[Records from a data collection]
——————————
==> run.sh <==
#!/bin/bash
# OpenROAD 26Q1-2900-gdf79404cd8, Yosys 0.63+post, stock flow scripts
make -C /OpenROAD-flow-scripts/flow DESIGN_CONFIG=/design/flow/config.mk WORK_HOME=/design/flow/orfs finish
==> config.mk <==
export PLATFORM = sky130hd
export DESIGN_NAME = uartReceiver
export DESIGN_NICKNAME = uartReceiver
export VERILOG_FILES = /design/flow/design.v
export SDC_FILE = /design/flow/constraint.sdc
export NUM_CORES = 4
export LEC_CHECK = 1
export CORE_UTILIZATION = 40
==> constraint.sdc <==
current_design uartReceiver

set clk_period 10.8
set clk_io_pct 0.2

create_clock -name clk0 -period $clk_period [get_ports {clk}]

set non_clock_inputs [all_inputs -no_clocks]
set_input_delay [expr $clk_period * $clk_io_pct] -clock clk0 $non_clock_inputs
set_output_delay [expr $clk_period * $clk_io_pct] -clock clk0 [all_outputs]
==> design.v <==
module uartReceiver(
    input  wire         clk,          
    input  wire         rst,          
    input  wire         rx,           
    output wire [7:0]   rdata,        
    output reg          rvalid        
);
    reg [8:0] divider_1;
    reg [4:0] state, next_state;
    reg [7:0] locker_rdata;   
    reg rx_delay;              
    reg [4:0] read_counter;
    reg [15:0] first_counter;
    reg [399:0] filter_buffer;    
    reg [10:0] ones_counter;      
    wire discard_is_one;
    wire add_is_one;
    reg [3:0] cnt = 0;
    integer i;
    always @(*) begin
        ones_counter = 0;
        for(i = 0; i < 400; i = i + 1) begin
            ones_counter = ones_counter + filter_buffer[i];
        end
    end
    wire b_clk = (divider_1 == 9'd485);     
    wire s_clk = (read_counter == 5'd16);   
    wire read_start = rx_filtered && (first_counter == 0);
    assign rdata = locker_rdata;
    always @(posedge clk) begin
        if (rst) begin
            filter_buffer <= {400{1'b1}};   
        end else begin
            filter_buffer <= {filter_buffer[398:0], rx};   
        end
    end
    wire rx_filtered = (ones_counter > 350) ? 1'b1 : 1'b0;
    always @(posedge clk) begin
        if (rst || (divider_1 == 9'd485) || read_start) begin
            divider_1 <= 0;
        end else begin
            divider_1 <= divider_1 + 1;
        end
    end
    always @(posedge clk) begin
        if (rst || (first_counter == 16'd3888)) begin
            first_counter <= 0;
        end else if (read_start) begin
            first_counter <= 1;
        end else if (first_counter != 0) begin
            first_counter <= first_counter + 1;
        end
    end
    always @(posedge clk) begin
        if (rst) begin
            rx_delay <= 0;
        end else begin
            rx_delay <= rx;
        end
    end
    always @(posedge clk) begin
        if (rst || s_clk || (first_counter == 16'd3888)) begin
            read_counter <= 0;
        end else if (b_clk) begin
            read_counter <= read_counter + 1;
        end
    end
    always @(posedge clk) begin
        if (rst || (rvalid && s_clk)) begin
            cnt <= 0;
        end else if ((state == 5'b00001) && (cnt != 4'd7)) begin
            cnt <= cnt + 1;
        end else if ((cnt == 4'd7) && s_clk) begin
            cnt <= 0;
        end else if (s_clk) begin
            cnt <= 0;
        end
    end
    always @(posedge clk) begin
        if (rst) begin
            state <= 5'b00000;
        end else begin
            state <= next_state;
        end
    end
    always @(*) begin
        case(state)
            5'b00000: next_state = read_start ? 5'b00001 : 5'b00000;   
            5'b00001: next_state = (cnt == 4'd7) ? 5'b00000 : 5'b00001;   
            default: next_state = 5'b00000;
        endcase
    end
    always @(posedge clk) begin
        if (rst || (cnt == 4'd7) || (state == 5'b00000)) begin
            locker_rdata <= 0;
        end else if (state == 5'b00001) begin
            locker_rdata <= {rx_delay, locker_rdata[7:1]};   
        end
    end
    always @(posedge clk) begin
        if (rst) begin
            rvalid <= 0;
        end else if (cnt == 4'd7 && s_clk) begin
            rvalid <= 1;
        end else if (rvalid && s_clk) begin
            rvalid <= 0;
        end
    end
endmodule
**design.v**
```verilog
module carry_select_adder32(
    input [31:0] a,
    input [31:0] b,
    input cin,
    output [31:0] sum,
    output cout
);
    wire [15:0] sum0, sum1;
    wire cout0, cout1;
    carry_select_adder16 U1 (
        .a(a[15:0]), 
        .b(b[15:0]), 
        .cin(cin), 
        .sum(sum[15:0]), 
        .cout(cout0)
    );
    carry_select_adder16 U2 (
        .a(a[31:16]), 
        .b(b[31:16]), 
        .cin(1'b0), 
        .sum(sum0), 
        .cout(cout1)
    );
    carry_select_adder16 U3 (
        .a(a[31:16]), 
        .b(b[31:16]), 
        .cin(1'b1), 
        .sum(sum1), 
        .cout(cout)
    );
    assign sum[31:16] = (cout0 == 1'b0) ? sum0 : sum1;
endmodule
module carry_select_adder16(
    input [15:0] a,
    input [15:0] b,
    input cin,
    output [15:0] sum,
    output cout
);
    wire [7:0] sum0, sum1;
    wire cout0, cout1;
    ripple_carry_adder8 U1 (
        .a(a[7:0]), 
        .b(b[7:0]), 
        .cin(cin), 
        .sum(sum[7:0]), 
        .cout(cout0)
    );
    ripple_carry_adder8 U2 (
        .a(a[15:8]), 
        .b(b[15:8]), 
        .cin(1'b0), 
        .sum(sum0), 
        .cout(cout1)
    );
    ripple_carry_adder8 U3 (
        .a(a[15:8]), 
        .b(b[15:8]), 
        .cin(1'b1), 
        .sum(sum1), 
        .cout(cout)
    );
    assign sum[15:8] = (cout0 == 1'b0) ? sum0 : sum1;
endmodule
module ripple_carry_adder8 (
    input [7:0] a,
    input [7:0] b,
    input cin,
    output [7:0] sum,
    output cout
);
    wire [7:0] p, g, c;
    assign p = a ^ b;
    assign g = a & b;
    assign c[0] = cin;
    assign c[1] = g[0] | (p[0] & c[0]);
    assign c[2] = g[1] | (p[1] & c[1]);
    assign c[3] = g[2] | (p[2] & c[2]);
    assign c[4] = g[3] | (p[3] & c[3]);
    assign c[5] = g[4] | (p[4] & c[4]);
    assign c[6] = g[5] | (p[5] & c[5]);
    assign c[7] = g[6] | (p[6] & c[6]);
    assign sum = p ^ c;
    assign cout = g[7] | (p[7] & c[7]);
endmodule
```
**run.sh**
```bash
#!/bin/bash
# OpenROAD 26Q1-2900-gdf79404cd8, Yosys 0.63+post, stock flow scripts
make -C /OpenROAD-flow-scripts/flow DESIGN_CONFIG=/design/flow/config.mk WORK_HOME=/design/flow/orfs finish
```
**config.mk**
```make
export PLATFORM = sky130hd
export DESIGN_NAME = carry_select_adder32
export DESIGN_NICKNAME = carry_select_adder32
export VERILOG_FILES = /design/flow/design.v
export SDC_FILE = /design/flow/constraint.sdc
export NUM_CORES = 4
export LEC_CHECK = 1
export CORE_AREA = 10 10 108 108
export DIE_AREA = 0 0 118 118
```
**constraint.sdc**
```tcl
current_design carry_select_adder32

set clk_period 7.6
set clk_io_pct 0.2

create_clock -name clk0 -period $clk_period

set non_clock_inputs [all_inputs -no_clocks]
set_input_delay [expr $clk_period * $clk_io_pct] -clock clk0 $non_clock_inputs
set_output_delay [expr $clk_period * $clk_io_pct] -clock clk0 [all_outputs]
```
==> flow_summary.toml <==
# flow metrics
[synthesis]
synthXorXnorAreaFrac = 0.0948
ys_sh_adder = 0.528
mux_area_frac = 0.0851
synth_top_cell_by_area = "fa_1"
syn_avg_cell_area_um2 = 9.37
netlist.area_leader.share = 0.325
syn_inst = 138
topCellsByArea = "fa_1 32%, ha_1 20%, mux2_2 7.0%, xnor2_1 6.8%, inv_1 6.1%"
ys_sh_simple = 0.0986
yosys_warnings = 0
yosys_area_um2 = 1290
yosys-dominant-comb-family = "adder cells"
ys_seq_frac = 0
syn_area_um2 = 1290
ys_types = 27
aoi_share = 0.132
synth-cells-yosys = 138

[grt]
grt-ovfl-total = 0
met1_usage = 0.0791
grt.met3_usage = 0.00486
grt_pass1_wl_mm = 7.21
gr-usage-met2 = 0.113
track_usage = 0.0609
grt_max_degree = 9
antenna_found_initial = 0
first_global_vias = 1425
top_usage_layer = "met2"

[place]
port_buffers = 98
hpwl_mm = 4.06
gp_congestion = 0.776
dpl-instance-area_um2 = 2460

[timing]
slew_headroom = 0.669
final-hold-violation-count = 0
period_needed_ns = 7.46
final.setup.tns_ns = 0
whs_ns = 3.85
timing.final.crit_share = 0.982
fmax_ghz = 0.134
worst_slew_pin_slew_ns = 0.496
maxSlewViolCount = 0
setup_viol = 0

[setup_path]
critical_path_required_ns = 6.08
critPathSlowestCell = "clkdlybuf4s50_1"
worstPathMaxFanout = 3
path_class = "input port to output pin"
crit_chain = "clkdlybuf4s50_1, fa_2, fa_2, fa_2, fa_2, fa_2, fa_2, fa_2, nand2b_1, buf_4, buf_6, buf_6, buf_4, buf_4, buf_4, buf_4, buf_4, buf_4, buf_4, buf_4, buf_6, nand3b_1, nor2b_2, buf_2"
path_buffers = 14
worstPathArrival_ns = 5.94
path_common_cell = "buf_4"
setup.worst_path.end_class = "output pin"
start_kind = "input port"
cp_slowest_stage_delay_ns = 0.44
crit_family = "adder cells"

[power]
p_total_w = 0.000220
irDropWorstVdd_mv = 0.0344
leakage_nw = 1.08
power.density_nw_per_um2 = 84.6

[route]
num_vias = 1342
antenna_cells = 0
drt-initial-drc-count = 19
viasPerCell = 3.50
routed_wl_mm = 4.41
drc_errors = 0
antenna_left = 0
wl_per_cell_um = 11.5
first_pass_iters = 2

[floorplan]
fp_util = 0.139
die_height_um = 118
die_area_um2 = 13900
die_width_um = 118
coreArea_um2 = 9280
rows = 35
pin_count = 98

[layout]
nClkBuffers = 0
flops = 0
logic_area_um2 = 1250
final-seq-area_um2 = 0
postLayoutCellArea_um2 = 2600
syn2layout_area_growth_pct = 101
drive_above_1_share = 0.181
fill_cells = 1021

[min_path]
hold_path.class = "input port to output pin"

[clock_network]
cts-hold-fix-buffers = 0

[flow_run]
warning_count = 36
maxCapViolCount = 0

[outcome]
outcome = "complete, no violations"
module add1(
    input a,
    input b,
    input cin,
    output sum,
    output cout
);
assign #4 sum = a ^ b ^ cin;
assign #2 cout =  (cin==1) | (cin==0) ? ((a & cin) | (b & cin)| (a & b)) : 1'bx;
endmodule
module add32_tb();
    reg [31:0]a;
    reg [31:0]b;
    reg cin;
    reg clk;
    wire [31:0]s0,s1,s2;
    wire cout0,cout1,cout2;
    initial begin
        a = 4'bxxxx;
        b = 4'bxxxx;
        cin = 1'bx;
        clk = 0;
    end
    always #100 clk = ~clk;
    always@ (posedge clk) begin
        a= {$random} % 2**30;
        b= {$random} % 2**30;
        cin = {$random} % 2;
        #150;
        cin = 1'bx;  
    end
    rcadd32 B(a,b,cin,s1,cout1);
endmodule
[flow/run.sh]
#!/bin/bash
# OpenROAD 26Q1-2900-gdf79404cd8, Yosys 0.63+post, stock flow scripts
make -C /OpenROAD-flow-scripts/flow DESIGN_CONFIG=/design/flow/config.mk WORK_HOME=/design/flow/orfs finish
[flow/config.mk]
export PLATFORM = sky130hd
export DESIGN_NAME = rcadd32
export DESIGN_NICKNAME = rcadd32
export VERILOG_FILES = /design/flow/design.v
export SDC_FILE = /design/flow/constraint.sdc
export NUM_CORES = 4
export LEC_CHECK = 1
export CORE_UTILIZATION = 30
[flow/constraint.sdc]
current_design rcadd32

set clk_period 9.3
set clk_io_pct 0.2

create_clock -name clk0 -period $clk_period

set non_clock_inputs [all_inputs -no_clocks]
set_input_delay [expr $clk_period * $clk_io_pct] -clock clk0 $non_clock_inputs
set_output_delay [expr $clk_period * $clk_io_pct] -clock clk0 [all_outputs]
——————————
Give back exactly the lines above starting at the line where "[synthesis]" appears and ending at the line where "path_buffers = 14" appears, both included, with no other lines.

§ **YOUR RESPONSE**:
[synthesis]
synthXorXnorAreaFrac = 0.0948
ys_sh_adder = 0.528
mux_area_frac = 0.0851
synth_top_cell_by_area = "fa_1"
syn_avg_cell_area_um2 = 9.37
netlist.area_leader.share = 0.325
syn_inst = 138
topCellsByArea = "fa_1 32%, ha_1 20%, mux2_2 7.0%, xnor2_1 6.8%, inv_1 6.1%"
ys_sh_simple = 0.0986
yosys_warnings = 0
yosys_area_um2 = 1290
yosys-dominant-comb-family = "adder cells"
ys_seq_frac = 0
syn_area_um2 = 1290
ys_types = 27
aoi_share = 0.132
synth-cells-yosys = 138

[grt]
grt-ovfl-total = 0
met1_usage = 0.0791
grt.met3_usage = 0.00486
grt_pass1_wl_mm = 7.21
gr-usage-met2 = 0.113
track_usage = 0.0609
grt_max_degree = 9
antenna_found_initial = 0
first_global_vias = 1425
top_usage_layer = "met2"

[place]
port_buffers = 98
hpwl_mm = 4.06
gp_congestion = 0.776
dpl-instance-area_um2 = 2460

[timing]
slew_headroom = 0.669
final-hold-violation-count = 0
period_needed_ns = 7.46
final.setup.tns_ns = 0
whs_ns = 3.85
timing.final.crit_share = 0.982
fmax_ghz = 0.134
worst_slew_pin_slew_ns = 0.496
maxSlewViolCount = 0
setup_viol = 0

[setup_path]
critical_path_required_ns = 6.08
critPathSlowestCell = "clkdlybuf4s50_1"
worstPathMaxFanout = 3
path_class = "input port to output pin"
crit_chain = "clkdlybuf4s50_1, fa_2, fa_2, fa_2, fa_2, fa_2, fa_2, fa_2, nand2b_1, buf_4, buf_6, buf_6, buf_4, buf_4, buf_4, buf_4, buf_4, buf_4, buf_4, buf_4, buf_6, nand3b_1, nor2b_2, buf_2"
path_buffers = 14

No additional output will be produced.